8.5 Calculating a Median
8.5.1 Problem
You want to calculate the median bulb life for all bulbs that have been
tested. From the discussion earlier in this chapter, you should
recognize that the median bulb life represents the case where the
number of bulbs with shorter lives is equivalent to the number of
bulbs with longer lives.
8.5.2 Solution
To calculate the median of the light-bulb test results, use the
following query:
SELECT x.Hours median
FROM BulbLife x, BulbLife y
GROUP BY x.Hours
HAVING
SUM(CASE WHEN y.Hours <= x.Hours
THEN 1 ELSE 0 END)>=(COUNT(*)+1)/2 AND
SUM(CASE WHEN y.Hours >= x.Hours
THEN 1 ELSE 0 END)>=(COUNT(*)/2)+1
median
-----------
1086
8.5.3 Discussion
This query follows the definition of the median very closely and uses
the solution published several years ago by David Rozenshtein,
Anatoly Abramovich, and Eugene Birger.

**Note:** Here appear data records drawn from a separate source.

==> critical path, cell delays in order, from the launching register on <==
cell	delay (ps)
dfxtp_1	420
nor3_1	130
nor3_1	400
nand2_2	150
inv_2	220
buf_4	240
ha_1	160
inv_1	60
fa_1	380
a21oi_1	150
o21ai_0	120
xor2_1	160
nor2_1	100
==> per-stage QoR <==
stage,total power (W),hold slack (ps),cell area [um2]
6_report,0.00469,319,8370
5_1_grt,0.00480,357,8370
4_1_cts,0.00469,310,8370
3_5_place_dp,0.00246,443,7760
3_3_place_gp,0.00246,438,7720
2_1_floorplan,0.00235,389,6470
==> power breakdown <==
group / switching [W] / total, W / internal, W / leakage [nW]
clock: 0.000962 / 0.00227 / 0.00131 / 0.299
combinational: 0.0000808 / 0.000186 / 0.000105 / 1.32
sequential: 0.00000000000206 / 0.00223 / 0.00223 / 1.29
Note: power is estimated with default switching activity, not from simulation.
==> config.mk <==
export PLATFORM = sky130hd
export DESIGN_NAME = dphy_rx_word_aligner
export DESIGN_NICKNAME = d
export VERILOG_FILES = /design/src/rtl/dphy_rx_word_aligner.sv
export SDC_FILE = /design/constraint.sdc
export NUM_CORES = 1
export LEC_CHECK = 0
export BUFFER_PORTS_ARGS = -buffer_cell sky130_fd_sc_hd__buf_4
export CAP_MARGIN = 20
export CORE_ASPECT_RATIO = 0.6
export CORE_MARGIN = 4
export CORE_UTILIZATION = 55
export DETAILED_ROUTE_END_ITERATION = 7
export GPL_TIMING_DRIVEN = 0
export PLACE_DENSITY = 0.86
export SETUP_SLACK_MARGIN = 0.2
export SLEW_MARGIN = 15
export SYNTH_ARGS = -nofsm -noshare
export SYNTH_HDL_FRONTEND = slang
export SYNTH_SLANG_ARGS = --single-unit
==> constraint.sdc <==
create_clock -name clk_word_i -period 2.16 [get_ports clk_word_i]
set_input_delay 0.432 -clock clk_word_i [delete_from_list [all_inputs] [get_ports clk_word_i]]
set_output_delay 0.432 -clock clk_word_i [all_outputs]
set_load 0.05 [all_outputs]
<file path="config.mk">
export PLATFORM = sky130hd
export DESIGN_NAME = axil_wdata_fifo
export DESIGN_NICKNAME = d
export VERILOG_FILES = /design/src/rtl/axil_pkg.sv /design/src/rtl/axil_sync_fifo.sv /design/src/rtl/axil_wdata_fifo.sv
export SDC_FILE = /design/constraint.sdc
export NUM_CORES = 1
export LEC_CHECK = 0
export ABC_AREA = 1
export BUFFER_PORTS_ARGS = -buffer_cell sky130_fd_sc_hd__buf_2
export CORE_ASPECT_RATIO = 0.9
export CORE_MARGIN = 1
export CORE_UTILIZATION = 57
export DETAILED_ROUTE_END_ITERATION = 10
export GPL_TIMING_DRIVEN = 0
export PLACE_DENSITY = 0.81
export SETUP_SLACK_MARGIN = 0.3
export SLEW_MARGIN = 40
export SYNTH_ARGS = -nofsm -noshare
export SYNTH_HDL_FRONTEND = slang
export SYNTH_SLANG_ARGS = --single-unit
</file>
<file path="constraint.sdc">
create_clock -name ACLK -period 3.4 [get_ports ACLK]
set_input_delay 0.68 -clock ACLK [delete_from_list [all_inputs] [get_ports ACLK]]
set_output_delay 0.68 -clock ACLK [all_outputs]
set_load 0.01 [all_outputs]
</file>
## config.mk

```make
export PLATFORM = sky130hd
export DESIGN_NAME = cbus_rr_arbiter
export DESIGN_NICKNAME = d
export VERILOG_FILES = /design/src/rtl/cbus_rr_arbiter.sv
export SDC_FILE = /design/constraint.sdc
export NUM_CORES = 1
export LEC_CHECK = 0
export ABC_AREA = 1
export CAP_MARGIN = 25
export CORE_AREA = 2 2 124 126
export CTS_BUF_LIST = sky130_fd_sc_hd__clkbuf_2
export DETAILED_ROUTE_END_ITERATION = 6
export DIE_AREA = 0 0 126 128
export PLACE_DENSITY = 0.54
export SLEW_MARGIN = 20
export SYNTH_ARGS = -nofsm -noshare
export SYNTH_HDL_FRONTEND = slang
export SYNTH_SLANG_ARGS = --single-unit
```

## constraint.sdc

```tcl
create_clock -name clk -period 1.55 [get_ports clk]
set_clock_uncertainty 0.15 [all_clocks]
set_input_delay 0.31 -clock clk [delete_from_list [all_inputs] [get_ports clk]]
set_output_delay 0.31 -clock clk [all_outputs]
set_load 0.02 [all_outputs]
```

## src/rtl/cbus_rr_arbiter.sv

```systemverilog
// N:1 CBus arbiter. One requester owns the downstream port for a whole burst and
// then releases it; priority is round-robin or fixed (lowest index wins).

package cbus_pkg;

    typedef struct packed {
        logic        valid;
        logic        write;
        logic [31:0] addr;
        logic [31:0] wdata;
        logic [3:0]  wstrb;
    } cbus_req_t;

    typedef struct packed {
        logic        ready;
        logic        last;
        logic        err;
        logic [31:0] rdata;
    } cbus_resp_t;

endpackage

module cbus_rr_arbiter
    import cbus_pkg::*;
#(
    parameter int unsigned  NUM_INPUTS = 2,
    parameter bit           RR_ENABLE  = 1'b1,
    localparam int unsigned IDX_W      = (NUM_INPUTS > 1) ? $clog2(NUM_INPUTS) : 1
) (
    input  logic                        clk,
    input  logic                        reset,
    input  cbus_req_t  [NUM_INPUTS-1:0] ireqs,
    output cbus_resp_t [NUM_INPUTS-1:0] iresps,
    output cbus_req_t                   oreq,
    input  cbus_resp_t                  oresp,
    output logic                        grant_valid,
    output logic [IDX_W-1:0]            grant_idx
);

    localparam logic [IDX_W:0]   NumW    = (IDX_W + 1)'(NUM_INPUTS);
    localparam logic [IDX_W-1:0] LastIdx = IDX_W'(NUM_INPUTS - 1);

    if (NUM_INPUTS == 0 || NUM_INPUTS > 16) begin : g_bad_param
        $error("cbus_rr_arbiter: NUM_INPUTS must be in 1..16");
    end

    typedef enum logic {
        StIdle,
        StBusy
    } state_e;

    state_e           state_q, state_d;
    logic [IDX_W-1:0] grant_q, grant_d;
    logic [IDX_W-1:0] rr_ptr, rr_ptr_d;

    logic [IDX_W-1:0] search_base;
    logic [IDX_W-1:0] sel_idx;
    logic             sel_found;
    logic [IDX_W:0]   cand;
    logic [IDX_W-1:0] next_ptr;
    logic             done;

    // Circular search starting at search_base; fixed priority simply starts at 0.
    always_comb begin
        search_base = RR_ENABLE ? rr_ptr : '0;
        sel_found   = 1'b0;
        sel_idx     = '0;
        cand        = '0;
        for (int unsigned off = 0; off < NUM_INPUTS; off++) begin
            cand = {1'b0, search_base} + (IDX_W + 1)'(off);
            if (cand >= NumW) begin
                cand = cand - NumW;
            end
            if (!sel_found && ireqs[cand[IDX_W-1:0]].valid) begin
                sel_found = 1'b1;
                sel_idx   = cand[IDX_W-1:0];
            end
        end
    end

    assign done     = (state_q == StBusy) && oresp.ready && oresp.last;
    assign next_ptr = (grant_q == LastIdx) ? '0 : grant_q + 1'b1;

    always_comb begin
        state_d  = state_q;
        grant_d  = grant_q;
        rr_ptr_d = rr_ptr;
        unique case (state_q)
            StIdle: begin
                if (sel_found) begin
                    state_d = StBusy;
                    grant_d = sel_idx;
                end
            end
            StBusy: begin
                // Only the final beat releases the grant; owner's valid is not consulted.
                if (done) begin
                    state_d  = StIdle;
                    grant_d  = '0;
                    rr_ptr_d = next_ptr;
                end
            end
            default: begin
                state_d = StIdle;
                grant_d = '0;
            end
        endcase
    end

    always_ff @(posedge clk) begin
        if (reset) begin
            state_q <= StIdle;
            grant_q <= '0;
            rr_ptr  <= '0;
        end else begin
            state_q <= state_d;
            grant_q <= grant_d;
            rr_ptr  <= rr_ptr_d;
        end
    end

    always_comb begin
        oreq   = '0;
        iresps = '0;
        if (state_q == StBusy) begin
            oreq            = ireqs[grant_q];
            iresps[grant_q] = oresp;
        end
    end

    assign grant_valid = (state_q == StBusy);
    assign grant_idx   = grant_q;

    a_idle_idx_zero: assert property (@(posedge clk) disable iff (reset)
        !grant_valid |-> (grant_idx == '0));

    a_single_resp: assert property (@(posedge clk) disable iff (reset)
        !grant_valid |-> (iresps == '0) && (oreq == '0));

endmodule

```

== Word level (Yosys, flattened, before mapping) ==
Index checks and enable logic that the tools add are counted.
Word-level totals
  memories: 0
  output and inout bits: 142
  logic and storage cells: 47
  bits in registers: 3
  input bits: 177
  memory bits (read-only): 0
  bits in latches: 0
  memory bits (writable): 0
Cells by class
  reduce and logical (&&, ||, !) cells: 7
  add/subtract/negate cells: 4
  shift-type cells: 0
  equal/unequal tests: 2
  multiply operators: 0
  bitwise logic cells: 2
  div/mod/pow operators: 0
  mux-type cells: 23
  $lt $le $gt $ge: 6
Operators by type and width (count)
  $mux W70: 8
  $and A70 B70 Y70: 1
  $demux W35 S1: 1
  $mux W35: 1
  $mux W1: 11
  $lt A1 B2 Y1 const B: 3
  $logic_and A1 B1 Y1: 4
  $pmux W1 S2: 2
  $reduce_and A2 Y1: 2
  $add A1 B1 Y2 const B: 1
  $ge A1 B2 Y1 const B: 1
  $ge A2 B2 Y1 const B: 1
  $ne A2 B1 Y1 const B: 1
  $ne A2 B2 Y1 const B: 1
  $sub A1 B1 Y1 const B: 2
  $add A1 B1 Y1 const B: 1
  $ge A1 B1 Y1 const B: 1
  $logic_not A1 Y1: 1
  $not A1 Y1: 1

== Longest topological paths before layout ==
  depth after elaboration: 10
  mapped depth: 6
  depth with buffers taken out: 5

== Worst setup path before layout ==
No wires, ideal clock.
  kind: reg2out
  start: register grant_q (netlist: grant_idx)
  end: output port oreq[0] (netlist name)
  buffers on the path: 2
  cell stages (with the launch flop): 5
  arrival time: 1.186 ns
  setup slack: -0.096 ns
  data required time: 1.090 ns
  cell sequence: dfxtp_1 -> buf_6 -> buf_4 -> nand2_1 -> a21oi_1
RTL lines
  from (decl): RTL line 53  | logic [IDX_W-1:0] grant_q, grant_d;
  from (signal assigned): RTL line 117  | grant_q <= grant_d;
  to (decl): RTL line 34  | output cbus_req_t oreq,

==> reports/results.txt <==
CP top delay family = buffers and inverters
Drt total wl = 13300 µm
Fill cells = 1585
# nets final = 882
Worst Path Required = 1.09 ns
TritonCTS Buffers = 3
CP Buf/Inv Count = 4
Final Cycle Share = 121%
Worst Setup Start Kind = flip-flop
Placed cell areas = 5360 µm²
Slowest-stage cell, CP = dfxtp_4
Layout cell share with drive strength beyond 1 = 42.6%
Sink Count = 3
Final non-filler cell area = 5790 µm²
Post-Syn Area = 1680 µm²
CTS tree = yes
Slew @ Worst Pin = 0.281 ns
Clock latency on the worst-skew pair = 0.19 ns
Leading area contributor after synthesis = nand2_1
Post-layout minimum cycle time = 1.87 ns
Core Region = 14900 µm²
RSZ-0062 raised after global routing = yes
Mapped Nets = 543
Warnings, synthesis = 0
Final Hold Slack = 0.314 ns
Diode count = 0
Sequential cell area = 67.6 µm²
Reg clk slew, reported paths = 0.04 ns
Vias in the first global route = 3335
Max-slew headroom = 81.3%
Grt ovf = 0
WHS Path Cells = 2
Yosys cell types = 16
RR Endpoint = grant_idx$_SDFFE_PP0P_
Crit Path Max Fanout = 5
Endpoints failing setup = 141
Starting Density = 11.3%
Die W = 126 µm
Slew Viols, Final = 0
F_max = 535 MHz
Num rows = 45
PnR worst setup slack = -0.318 ns
Leak Pwr = 2.68 nW
RePlAce Congestion = 0.808
Die H = 128 µm
CP Class = reg -> out
FF-to-FF setup slack = 0.20 ns
Top-area cell type share of the netlist area = 31.9%
RR Startpoint = grant_idx$_SDFFE_PP0P_
Largest cells by area after synthesis = nand2_1 32%, a21oi_1 18%, nor2_1 16%, inv_1 8.2%, buf_4 5.8%
IO Port Bufs = 318
Routed vias/inst = 4.03
Worst Path Arrival = 1.41 ns
Largest net degree at the start of global routing = 43
CP max stage delay = 0.43 ns
Min-Delay Startpoint = rr_ptr$_SDFFE_PP0P_
Starting DRT DRC Count = 112
Flops & latches, synth = 3
Status = finished, violations left
Routed via count = 3592
Synth-to-layout area growth = 244%
Initial antenna violation count = 0
Final ANT Viol Nets = 0
Maximum VDD drop = 0.000248 V
Final HPWL DP = 9440 µm
CTS root buffer = clkbuf_2
Worst Hold Endpoint = rr_ptr$_SDFFE_PP0P_
Wire per inst = 14.9 µm
I/O pins = 319
Final hold violation count = 0
Crit path capture type = primary output
Crit path cell chain = buf_6 -> buf_4 -> buf_6 -> nand2_1 -> a21oi_1 -> buf_4
Seq/Total Area, Yosys = 3.57%
First-pass GRT wire length = 17400 µm
Clock Tree Buf Depth = 2
Reg2reg path depth = 7
Final core occ = 39.0%
Power Dens Cells = 423 nW/µm²
Die ar. = 16100 µm²
Drt drc = 0
H-Tree Depth = 1
MaxCap Viol Count = 0
Failing checks = setup timing
Worst min path class = reg -> reg
Placed Instances = 867
Aggregate global-route resource usage = 12.9%
Area of the multi-input gates = 1700 µm²
Finished Layout Cells = 892
Post-Syn Instances = 366
DRT Pass-1 Iters = 4
Final Power = 2.45 mW
Syn Area/Cell = 4.60 µm²
==> power by group <==
group	total, mW	leakage, nW	internal [mW]	switching, mW
Clock	0.105	0.0166	0.0681	0.0372
Sequential	0.106	0.0259	0.0850	0.0212
Combinational	2.24	2.64	1.14	1.10
==> per-layer routing <==
metal	vias to the layer above	track usage (%)	share of wire [%]
met5	-	0	0
met4	0	1.87	0.87
met3	18	3.42	7.9
met2	190	24.9	54
met1	1588	14.5	37
li1	1796	-	-
==> state kept, by name, summed over array words and instances (netlist names) <==
name and flops:
grant_valid 1, grant_idx 1, rr_ptr 1
==> layout by cell type (no fill, tap or decap), drive strengths merged <==
cell type	n
clkdlybuf4s15	4
clkinv	1
o21ai	2
dfxtp	3
nand2	145
dlymetal6s2s	1
buf	172
a21oi	72
clkbuf	13
nand3	3
nor2	73
inv	39
clkdlybuf4s50	176
==> metrics by stage <==
stage	TNS [ns]	worst slack [ns]
floorplan	-0.636	-0.0148
global placement	-65.08	-0.583
detailed placement	-65.97	-0.566
CTS	-34.22	-0.313
global route	-38.10	-0.365
finish	-29.53	-0.318
==> worst register-to-register path: cells and delay by family (launching register included) <==
family | cells | cell delay (ns)
AND/OR/NAND/NOR | 3 | 0.22
buffers and inverters | 4 | 0.48
flip-flops | 1 | 0.43
==> synth_stat cells, drive strengths merged <==
master	instances
a21oi	72
buf	29
dfxtp	3
inv	39
nand2	145
nand3	3
nor2	73
o21ai	2
==> worst max-delay path by stage <==
| stage | start | depth (start not counted) | to |
|---|---|---|---|
| finish | grant_idx$_SDFFE_PP0P_ | 6 | oreq[57] |
| global route | grant_idx$_SDFFE_PP0P_ | 6 | oreq[57] |
| CTS | grant_idx$_SDFFE_PP0P_ | 5 | oreq[56] |
| detailed placement | ireqs[136] | 4 | oreq[66] |
| global placement | ireqs[129] | 4 | oreq[59] |
| floorplan | grant_idx$_SDFFE_PP0P_ | 4 | oreq[15] |
==> cells by family (layout without fill, tap and decap cells) <==
kind of cell           after synthesis  in the layout  share of synthesized area [%]
flip-flops                           3              3                           3.57
AO/OA/AOI/OAI                       74             74                           24.2
AND/OR/NAND/NOR                    221            221                           50.5
buffers and inverters               68            406                           21.7
==> cell type report <==
type                    instances  share of cell area, %
clock buffers                   4                  0.346
inverters                      39                   2.79
multi-input cells             295                   29.3
flip-flops and latches          3                   1.17
well taps                     188                   4.06
repair buffers                362                   62.2
repair inverters                1                  0.151
==> timing repair <==
action                                  4_1_cts  5_1_grt
gates cloned                                  1       14
hold buffers                                  0        0
buffers inserted                              1        5
resized for setup                           587      205
pin swaps                                     0        8
endpoints found under the setup margin      142      143
(Power assumes the default switching activity.)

Their solution is still
regarded as one of the classical solutions to the problem of finding
the median value in a sample. To understand their solution, it helps
to look at the query in two phases. First, you have a GROUP BY query
that returns the number of bulbs for each distinct lifetime. The
following is a modified version of the first part of the solution
query that returns the occurrence count corresponding to each
distinct bulb-life value:
SELECT COUNT(*) occurrences, x.Hours xhours
FROM BulbLife x, BulbLife y
GROUP BY x.Hours
occurrences xhours
----------- -----------
40 1043
20 1057
20 1073
20 1074
20 1077
20 1079
40 1085
20 1086
20 1087
20 1093
20 1096
20 1099
20 1103
20 1109
20 1114
20 1129
20 1131
20 1167
Because these results represent a self-join of the BulbLife table
with itself, each group represents a number of detail rows equivalent
to the number of rows in the sample. The two groups of 40 occurrences
each exist because the data contains 2 cases with values of 1043 and
2 cases with values of 1085. The detail for the 1086 group is as
follows:
xhours yhours
----------- -----------
1086 1043
1086 1043
1086 1057
1086 1073
1086 1074
1086 1077
1086 1079
1086 1085
1086 1085
1086 1086
1086 1087
1086 1093
1086 1096
1086 1099
1086 1103
1086 1109
1086 1114
1086 1129
1086 1131
1086 1167
The question now is whether the value 1086 represents the median. To
determine that, follow these steps:
Count the cases where the y.hours value is less than or equal to the
x.hours value.
Count the cases where the x.hours value is less than or equal to the
y.hours value.
Compare the two results. If they are equal, then 1086 is the median
value.
The HAVING clause in our solution query performs the counts for steps
1 and 2 using the following two invocations of the SUM function
combined with a CASE statement:
SUM(CASE WHEN y.Hours <= x.Hours
THEN 1 ELSE 0 END)
SUM(CASE WHEN y.Hours >= x.Hours
THEN 1 ELSE 0 END)
In our example, the values for these 2 sums work out to 10 and 11,
respectively. Plug these two values in for the two SUM expressions in
the HAVING clause, and you have the following:
10 >= (COUNT(*)+1)/2 AND
11 >= (COUNT(*)/2)+1
At this point, the two COUNT expressions deserve some additional
explanation. They have been carefully crafted to allow us to derive a
median, even in cases where we have an even number of values in the
sample. Let's step back for a moment, and assume
that our sample contained 21 values, instead of the 20 that it does
contain. If that were the case, the two COUNT expressions would
evaluate as follows:
(COUNT(*)+1)/2 (COUNT(*)/2)+1
(21+1)/2 (21/2)+1
22/2 10+1
11 11
|
In SQL Server, 21/2 represents an integer division and, hence, yields
an integer value of 10 as the result.
|
|
Whenever you have an odd number of values in the sample, the two
expressions will yield the same result. Given an even number,
however, the first expression will yield a result that is one less
than the other. Here is how the HAVING expression works out for the
data in our example:
10 >= (20+1)/2 AND
11 >= (20/2)+1
10 >= 10 AND
11 >= 11
For the case where x.Hours = 1086, both expressions are true, so 1086
is returned as the median value. In actual fact, because we have an
even number of values, there are 2 candidates for the median: 1086
and 1087. The value 1086 has 9 values below it and 10 above it. The
value for 1087 has 10 values below it and 9 above it. Due to how
we've written the COUNT expressions, our solution
query arbitrarily returns the lower value as the median.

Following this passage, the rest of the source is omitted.